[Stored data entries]
*** Begin section ***

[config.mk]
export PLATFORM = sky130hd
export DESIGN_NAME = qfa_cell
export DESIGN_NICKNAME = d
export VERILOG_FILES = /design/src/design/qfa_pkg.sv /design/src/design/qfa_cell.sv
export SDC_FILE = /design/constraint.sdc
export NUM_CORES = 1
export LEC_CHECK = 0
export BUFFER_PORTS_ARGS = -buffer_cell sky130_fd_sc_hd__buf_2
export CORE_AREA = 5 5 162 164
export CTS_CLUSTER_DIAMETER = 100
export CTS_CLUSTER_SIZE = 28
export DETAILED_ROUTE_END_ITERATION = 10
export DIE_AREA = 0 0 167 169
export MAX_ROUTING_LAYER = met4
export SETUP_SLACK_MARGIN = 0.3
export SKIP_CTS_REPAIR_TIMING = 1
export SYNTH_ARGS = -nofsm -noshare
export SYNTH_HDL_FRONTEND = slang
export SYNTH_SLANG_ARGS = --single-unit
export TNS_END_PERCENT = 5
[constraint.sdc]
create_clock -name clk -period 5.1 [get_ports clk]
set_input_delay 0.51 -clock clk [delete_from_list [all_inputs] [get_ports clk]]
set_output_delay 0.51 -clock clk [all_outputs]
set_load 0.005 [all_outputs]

*** End section ***
*** Begin section ***

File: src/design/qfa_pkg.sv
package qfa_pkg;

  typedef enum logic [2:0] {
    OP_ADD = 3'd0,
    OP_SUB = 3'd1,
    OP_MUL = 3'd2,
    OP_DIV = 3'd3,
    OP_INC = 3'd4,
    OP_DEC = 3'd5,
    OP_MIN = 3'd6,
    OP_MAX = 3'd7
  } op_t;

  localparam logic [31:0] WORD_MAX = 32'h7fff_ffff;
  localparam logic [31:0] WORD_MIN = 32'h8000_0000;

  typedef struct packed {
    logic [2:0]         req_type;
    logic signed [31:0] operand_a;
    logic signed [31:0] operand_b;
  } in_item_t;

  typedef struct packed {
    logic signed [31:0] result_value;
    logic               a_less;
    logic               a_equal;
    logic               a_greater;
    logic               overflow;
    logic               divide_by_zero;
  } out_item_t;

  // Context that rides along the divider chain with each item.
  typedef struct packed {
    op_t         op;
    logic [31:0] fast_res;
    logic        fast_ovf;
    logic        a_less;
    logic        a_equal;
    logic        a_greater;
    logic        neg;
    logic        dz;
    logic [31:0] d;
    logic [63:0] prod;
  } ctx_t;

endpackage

*** End section ***
*** Begin section ***

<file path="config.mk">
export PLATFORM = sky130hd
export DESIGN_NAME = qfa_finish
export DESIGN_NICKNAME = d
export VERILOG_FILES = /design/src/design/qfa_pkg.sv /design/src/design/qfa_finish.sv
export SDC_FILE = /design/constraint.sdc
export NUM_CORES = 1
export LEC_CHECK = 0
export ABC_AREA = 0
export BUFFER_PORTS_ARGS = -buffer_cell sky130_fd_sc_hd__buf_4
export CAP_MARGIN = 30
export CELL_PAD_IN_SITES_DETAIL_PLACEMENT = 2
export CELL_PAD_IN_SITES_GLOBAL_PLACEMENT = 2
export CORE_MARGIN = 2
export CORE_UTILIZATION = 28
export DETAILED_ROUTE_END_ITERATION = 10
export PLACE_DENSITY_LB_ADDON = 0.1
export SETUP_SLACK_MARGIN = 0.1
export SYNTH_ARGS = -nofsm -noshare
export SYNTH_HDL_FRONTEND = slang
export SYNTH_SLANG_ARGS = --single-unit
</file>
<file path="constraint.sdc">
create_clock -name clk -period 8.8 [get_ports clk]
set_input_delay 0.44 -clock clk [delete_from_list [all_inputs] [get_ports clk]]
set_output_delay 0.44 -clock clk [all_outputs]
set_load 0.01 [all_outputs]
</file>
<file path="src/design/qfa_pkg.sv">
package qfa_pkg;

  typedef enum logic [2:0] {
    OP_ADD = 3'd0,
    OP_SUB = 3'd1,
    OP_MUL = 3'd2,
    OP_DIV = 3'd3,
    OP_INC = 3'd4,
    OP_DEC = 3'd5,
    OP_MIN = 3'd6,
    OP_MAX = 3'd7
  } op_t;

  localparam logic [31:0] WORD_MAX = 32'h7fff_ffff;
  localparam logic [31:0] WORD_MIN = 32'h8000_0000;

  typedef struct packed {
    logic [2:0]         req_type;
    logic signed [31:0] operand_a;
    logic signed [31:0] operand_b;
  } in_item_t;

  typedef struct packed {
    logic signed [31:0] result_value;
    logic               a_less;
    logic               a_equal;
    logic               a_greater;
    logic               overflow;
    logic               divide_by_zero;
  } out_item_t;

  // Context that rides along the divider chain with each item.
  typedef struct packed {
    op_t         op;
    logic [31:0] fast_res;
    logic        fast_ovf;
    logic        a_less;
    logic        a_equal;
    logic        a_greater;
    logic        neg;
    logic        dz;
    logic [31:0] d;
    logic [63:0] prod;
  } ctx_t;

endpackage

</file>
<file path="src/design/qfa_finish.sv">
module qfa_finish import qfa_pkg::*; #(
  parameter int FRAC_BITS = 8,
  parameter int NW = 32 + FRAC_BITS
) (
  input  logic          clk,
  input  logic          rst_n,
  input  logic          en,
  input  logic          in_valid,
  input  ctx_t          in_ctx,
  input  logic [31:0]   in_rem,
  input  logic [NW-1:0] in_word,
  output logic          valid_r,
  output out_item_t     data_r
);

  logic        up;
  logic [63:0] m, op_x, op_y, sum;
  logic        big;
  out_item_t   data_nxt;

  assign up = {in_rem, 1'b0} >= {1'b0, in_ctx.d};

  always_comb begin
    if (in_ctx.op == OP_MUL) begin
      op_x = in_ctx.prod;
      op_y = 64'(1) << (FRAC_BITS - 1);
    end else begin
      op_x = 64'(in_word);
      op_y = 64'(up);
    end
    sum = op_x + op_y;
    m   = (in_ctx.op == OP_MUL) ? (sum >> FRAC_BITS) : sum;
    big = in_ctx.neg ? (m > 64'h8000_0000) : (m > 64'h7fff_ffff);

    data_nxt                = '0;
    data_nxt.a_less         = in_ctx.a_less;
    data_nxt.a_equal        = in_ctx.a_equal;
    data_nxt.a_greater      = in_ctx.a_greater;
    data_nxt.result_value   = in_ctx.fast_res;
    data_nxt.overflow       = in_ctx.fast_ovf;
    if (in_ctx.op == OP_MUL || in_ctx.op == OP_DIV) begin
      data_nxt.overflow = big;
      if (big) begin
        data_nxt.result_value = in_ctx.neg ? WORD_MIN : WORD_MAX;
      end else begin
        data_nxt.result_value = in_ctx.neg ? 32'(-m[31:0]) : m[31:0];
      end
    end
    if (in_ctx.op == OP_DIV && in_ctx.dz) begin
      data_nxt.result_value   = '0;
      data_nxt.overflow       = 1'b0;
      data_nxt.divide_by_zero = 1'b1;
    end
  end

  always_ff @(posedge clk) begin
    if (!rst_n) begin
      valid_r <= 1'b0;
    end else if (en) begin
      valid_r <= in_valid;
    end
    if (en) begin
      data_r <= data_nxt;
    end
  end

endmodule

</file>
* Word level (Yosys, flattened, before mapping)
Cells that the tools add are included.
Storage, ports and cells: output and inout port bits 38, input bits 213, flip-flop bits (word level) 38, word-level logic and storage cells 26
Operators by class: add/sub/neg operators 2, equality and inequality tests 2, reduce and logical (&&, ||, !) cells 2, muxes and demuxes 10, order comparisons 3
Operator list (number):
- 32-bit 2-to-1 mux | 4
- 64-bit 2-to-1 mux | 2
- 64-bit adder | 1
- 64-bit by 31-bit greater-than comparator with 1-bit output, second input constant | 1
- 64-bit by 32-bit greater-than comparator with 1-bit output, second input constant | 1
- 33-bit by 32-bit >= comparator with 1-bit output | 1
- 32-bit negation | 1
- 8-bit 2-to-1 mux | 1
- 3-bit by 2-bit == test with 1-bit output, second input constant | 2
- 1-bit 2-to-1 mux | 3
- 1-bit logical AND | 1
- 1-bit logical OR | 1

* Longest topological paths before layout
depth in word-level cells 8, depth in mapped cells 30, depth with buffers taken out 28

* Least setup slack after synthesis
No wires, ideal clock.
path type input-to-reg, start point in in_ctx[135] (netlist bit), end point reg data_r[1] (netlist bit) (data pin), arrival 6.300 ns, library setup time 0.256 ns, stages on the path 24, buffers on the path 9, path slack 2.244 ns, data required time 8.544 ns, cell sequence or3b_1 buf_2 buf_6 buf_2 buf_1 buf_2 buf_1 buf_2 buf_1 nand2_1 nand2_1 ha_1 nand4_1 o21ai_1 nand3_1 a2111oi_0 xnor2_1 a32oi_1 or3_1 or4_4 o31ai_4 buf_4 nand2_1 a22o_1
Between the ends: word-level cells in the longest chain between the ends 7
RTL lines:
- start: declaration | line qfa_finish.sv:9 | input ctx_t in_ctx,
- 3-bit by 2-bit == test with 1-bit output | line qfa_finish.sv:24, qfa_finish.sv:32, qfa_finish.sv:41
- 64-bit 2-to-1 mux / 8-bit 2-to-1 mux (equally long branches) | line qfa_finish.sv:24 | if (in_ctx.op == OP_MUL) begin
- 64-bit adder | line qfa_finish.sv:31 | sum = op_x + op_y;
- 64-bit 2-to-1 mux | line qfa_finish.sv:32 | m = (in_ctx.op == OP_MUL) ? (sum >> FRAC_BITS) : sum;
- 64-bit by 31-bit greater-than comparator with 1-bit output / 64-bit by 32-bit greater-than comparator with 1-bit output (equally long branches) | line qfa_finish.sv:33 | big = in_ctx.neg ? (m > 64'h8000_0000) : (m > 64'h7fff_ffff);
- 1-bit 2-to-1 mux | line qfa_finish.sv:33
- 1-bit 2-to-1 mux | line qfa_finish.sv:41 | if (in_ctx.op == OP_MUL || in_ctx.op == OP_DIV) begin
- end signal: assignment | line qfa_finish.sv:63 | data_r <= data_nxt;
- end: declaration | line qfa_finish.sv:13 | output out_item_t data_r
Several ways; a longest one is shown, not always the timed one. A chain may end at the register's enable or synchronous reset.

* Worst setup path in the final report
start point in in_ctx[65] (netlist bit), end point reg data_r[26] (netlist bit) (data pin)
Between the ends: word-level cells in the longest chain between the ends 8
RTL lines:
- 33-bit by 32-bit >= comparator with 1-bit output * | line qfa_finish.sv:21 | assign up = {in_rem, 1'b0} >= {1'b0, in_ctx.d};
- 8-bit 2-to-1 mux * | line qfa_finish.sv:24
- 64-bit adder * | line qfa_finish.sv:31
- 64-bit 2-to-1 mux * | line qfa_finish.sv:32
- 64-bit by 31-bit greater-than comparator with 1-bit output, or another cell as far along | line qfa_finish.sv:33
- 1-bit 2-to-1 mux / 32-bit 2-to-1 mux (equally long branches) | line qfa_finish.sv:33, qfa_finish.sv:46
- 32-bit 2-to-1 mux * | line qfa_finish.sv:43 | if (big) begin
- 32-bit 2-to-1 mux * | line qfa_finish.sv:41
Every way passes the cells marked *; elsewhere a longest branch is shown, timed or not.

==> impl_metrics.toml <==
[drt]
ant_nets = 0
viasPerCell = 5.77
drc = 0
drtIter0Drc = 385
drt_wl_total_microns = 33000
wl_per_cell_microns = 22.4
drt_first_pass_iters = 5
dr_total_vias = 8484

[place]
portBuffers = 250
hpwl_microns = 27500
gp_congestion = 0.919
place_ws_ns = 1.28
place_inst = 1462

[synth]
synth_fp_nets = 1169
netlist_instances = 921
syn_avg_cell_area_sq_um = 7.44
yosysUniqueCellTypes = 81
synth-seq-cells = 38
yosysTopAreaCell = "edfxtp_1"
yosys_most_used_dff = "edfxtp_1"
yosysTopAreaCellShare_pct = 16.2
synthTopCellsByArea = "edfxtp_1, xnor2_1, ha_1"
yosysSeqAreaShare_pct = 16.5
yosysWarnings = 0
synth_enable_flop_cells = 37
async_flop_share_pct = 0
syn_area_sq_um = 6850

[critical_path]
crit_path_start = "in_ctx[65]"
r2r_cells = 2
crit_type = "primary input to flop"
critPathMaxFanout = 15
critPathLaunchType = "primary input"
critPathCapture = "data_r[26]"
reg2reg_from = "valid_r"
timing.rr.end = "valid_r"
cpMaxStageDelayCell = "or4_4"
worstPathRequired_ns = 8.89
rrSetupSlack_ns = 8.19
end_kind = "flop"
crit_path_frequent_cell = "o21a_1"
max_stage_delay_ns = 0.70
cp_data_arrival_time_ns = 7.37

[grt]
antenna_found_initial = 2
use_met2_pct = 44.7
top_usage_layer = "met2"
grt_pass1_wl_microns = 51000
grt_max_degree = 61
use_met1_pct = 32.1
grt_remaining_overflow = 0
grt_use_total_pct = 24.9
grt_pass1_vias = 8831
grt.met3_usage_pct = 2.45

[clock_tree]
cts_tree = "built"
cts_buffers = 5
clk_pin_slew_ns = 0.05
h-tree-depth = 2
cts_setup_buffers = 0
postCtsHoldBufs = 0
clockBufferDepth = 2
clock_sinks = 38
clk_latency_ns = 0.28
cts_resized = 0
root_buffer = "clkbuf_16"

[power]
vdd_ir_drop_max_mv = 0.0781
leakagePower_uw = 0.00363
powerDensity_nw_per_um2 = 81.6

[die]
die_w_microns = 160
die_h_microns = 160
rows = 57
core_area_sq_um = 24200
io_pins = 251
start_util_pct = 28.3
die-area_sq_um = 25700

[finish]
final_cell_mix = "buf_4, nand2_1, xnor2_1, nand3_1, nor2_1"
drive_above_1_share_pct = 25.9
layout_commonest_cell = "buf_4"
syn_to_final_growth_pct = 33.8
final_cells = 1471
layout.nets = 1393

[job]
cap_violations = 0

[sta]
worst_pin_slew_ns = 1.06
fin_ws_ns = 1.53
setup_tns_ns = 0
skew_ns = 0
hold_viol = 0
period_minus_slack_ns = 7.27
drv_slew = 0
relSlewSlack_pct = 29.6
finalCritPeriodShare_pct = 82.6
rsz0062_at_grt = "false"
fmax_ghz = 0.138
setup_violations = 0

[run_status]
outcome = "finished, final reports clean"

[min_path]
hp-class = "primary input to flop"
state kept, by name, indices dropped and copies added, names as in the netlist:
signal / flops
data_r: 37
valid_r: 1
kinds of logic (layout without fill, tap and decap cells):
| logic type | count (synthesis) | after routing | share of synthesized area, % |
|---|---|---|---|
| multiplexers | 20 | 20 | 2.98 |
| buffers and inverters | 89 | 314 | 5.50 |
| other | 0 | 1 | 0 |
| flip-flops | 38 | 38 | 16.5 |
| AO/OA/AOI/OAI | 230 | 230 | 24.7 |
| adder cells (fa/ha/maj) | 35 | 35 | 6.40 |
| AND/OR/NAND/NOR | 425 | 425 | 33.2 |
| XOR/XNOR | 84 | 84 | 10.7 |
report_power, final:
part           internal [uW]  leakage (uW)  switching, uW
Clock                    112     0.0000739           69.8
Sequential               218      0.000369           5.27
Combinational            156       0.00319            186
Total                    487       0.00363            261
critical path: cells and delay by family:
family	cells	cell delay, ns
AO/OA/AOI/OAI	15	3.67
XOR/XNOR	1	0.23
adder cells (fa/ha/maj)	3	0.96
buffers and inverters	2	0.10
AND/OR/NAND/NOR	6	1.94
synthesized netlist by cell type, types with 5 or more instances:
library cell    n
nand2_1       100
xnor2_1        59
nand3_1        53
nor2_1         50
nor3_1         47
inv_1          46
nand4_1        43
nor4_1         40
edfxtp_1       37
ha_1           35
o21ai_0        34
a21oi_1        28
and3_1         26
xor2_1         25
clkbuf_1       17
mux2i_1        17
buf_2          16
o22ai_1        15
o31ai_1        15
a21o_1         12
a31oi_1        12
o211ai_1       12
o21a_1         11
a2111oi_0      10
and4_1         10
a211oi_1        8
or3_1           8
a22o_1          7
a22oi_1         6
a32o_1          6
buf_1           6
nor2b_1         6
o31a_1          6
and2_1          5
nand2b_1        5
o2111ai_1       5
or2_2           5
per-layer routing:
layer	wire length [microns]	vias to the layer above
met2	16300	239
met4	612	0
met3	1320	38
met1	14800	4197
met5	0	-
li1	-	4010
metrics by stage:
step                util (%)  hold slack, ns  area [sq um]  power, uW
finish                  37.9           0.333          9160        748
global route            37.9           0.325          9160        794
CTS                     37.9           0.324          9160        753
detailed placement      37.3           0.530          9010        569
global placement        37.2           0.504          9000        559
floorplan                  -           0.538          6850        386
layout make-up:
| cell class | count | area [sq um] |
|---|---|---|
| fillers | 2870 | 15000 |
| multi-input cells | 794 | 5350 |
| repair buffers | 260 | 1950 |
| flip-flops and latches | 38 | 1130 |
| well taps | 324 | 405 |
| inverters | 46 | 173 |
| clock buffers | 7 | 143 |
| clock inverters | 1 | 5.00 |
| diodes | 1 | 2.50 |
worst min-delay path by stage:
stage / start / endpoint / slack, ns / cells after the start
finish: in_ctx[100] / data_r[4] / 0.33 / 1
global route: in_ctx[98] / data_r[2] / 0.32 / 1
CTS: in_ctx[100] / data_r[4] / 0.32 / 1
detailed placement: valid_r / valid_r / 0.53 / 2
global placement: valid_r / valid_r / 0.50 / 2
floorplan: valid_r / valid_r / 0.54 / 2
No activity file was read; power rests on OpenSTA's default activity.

*** End section ***

Assignment -
In the records above, find the line with "[config.mk]"; write out exactly that line and each one after it, stopping after the line with "set_load 0.005 [all_outputs]".

Task result -
[config.mk]
export PLATFORM = sky130hd
export DESIGN_NAME = qfa_cell
export DESIGN_NICKNAME = d
export VERILOG_FILES = /design/src/design/qfa_pkg.sv /design/src/design/qfa_cell.sv
export SDC_FILE = /design/constraint.sdc
export NUM_CORES = 1
export LEC_CHECK = 0
export BUFFER_PORTS_ARGS = -buffer_cell sky130_fd_sc_hd__buf_2
export CORE_AREA = 5 5 162 164
export CTS_CLUSTER_DIAMETER = 100
export CTS_CLUSTER_SIZE = 28
export DETAILED_ROUTE_END_ITERATION = 10
export DIE_AREA = 0 0 167 169
export MAX_ROUTING_LAYER = met4
export SETUP_SLACK_MARGIN = 0.3
export SKIP_CTS_REPAIR_TIMING = 1
export SYNTH_ARGS = -nofsm -noshare
export SYNTH_HDL_FRONTEND = slang
export SYNTH_SLANG_ARGS = --single-unit
export TNS_END_PERCENT = 5
[constraint.sdc]
create_clock -name clk -period 5.1 [get_ports clk]
set_input_delay 0.51 -clock clk [delete_from_list [all_inputs] [get_ports clk]]
set_output_delay 0.51 -clock clk [all_outputs]
set_load 0.005 [all_outputs]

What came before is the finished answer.